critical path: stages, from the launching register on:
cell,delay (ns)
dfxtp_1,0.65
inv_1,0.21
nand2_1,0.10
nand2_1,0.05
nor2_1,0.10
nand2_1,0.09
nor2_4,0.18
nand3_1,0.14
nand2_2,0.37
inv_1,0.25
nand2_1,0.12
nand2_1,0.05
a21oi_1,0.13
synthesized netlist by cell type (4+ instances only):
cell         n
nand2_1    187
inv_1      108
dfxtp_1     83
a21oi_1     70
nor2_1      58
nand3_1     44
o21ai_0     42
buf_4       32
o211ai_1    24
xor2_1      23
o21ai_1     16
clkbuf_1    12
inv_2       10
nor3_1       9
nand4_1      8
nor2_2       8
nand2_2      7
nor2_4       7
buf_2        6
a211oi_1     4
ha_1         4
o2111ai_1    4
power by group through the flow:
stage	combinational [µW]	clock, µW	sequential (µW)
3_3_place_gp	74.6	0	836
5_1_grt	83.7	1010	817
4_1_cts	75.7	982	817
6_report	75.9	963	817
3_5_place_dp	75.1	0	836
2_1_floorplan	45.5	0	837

## Work request
The records above need copying. Do it exactly.

## Expected answer
critical path: stages, from the launching register on:
cell,delay (ns)
dfxtp_1,0.65
inv_1,0.21
nand2_1,0.10
nand2_1,0.05
nor2_1,0.10
nand2_1,0.09
nor2_4,0.18
nand3_1,0.14
nand2_2,0.37
inv_1,0.25
nand2_1,0.12
nand2_1,0.05
a21oi_1,0.13
synthesized netlist by cell type (4+ instances only):
cell         n
nand2_1    187
inv_1      108
dfxtp_1     83
a21oi_1     70
nor2_1      58
nand3_1     44
o21ai_0     42
buf_4       32
o211ai_1    24
xor2_1      23
o21ai_1     16
clkbuf_1    12
inv_2       10
nor3_1       9
nand4_1      8
nor2_2       8
nand2_2      7
nor2_4       7
buf_2        6
a211oi_1     4
ha_1         4
o2111ai_1    4
power by group through the flow:
stage	combinational [µW]	clock, µW	sequential (µW)
3_3_place_gp	74.6	0	836
5_1_grt	83.7	1010	817
4_1_cts	75.7	982	817
6_report	75.9	963	817
3_5_place_dp	75.1	0	836
2_1_floorplan	45.5	0	837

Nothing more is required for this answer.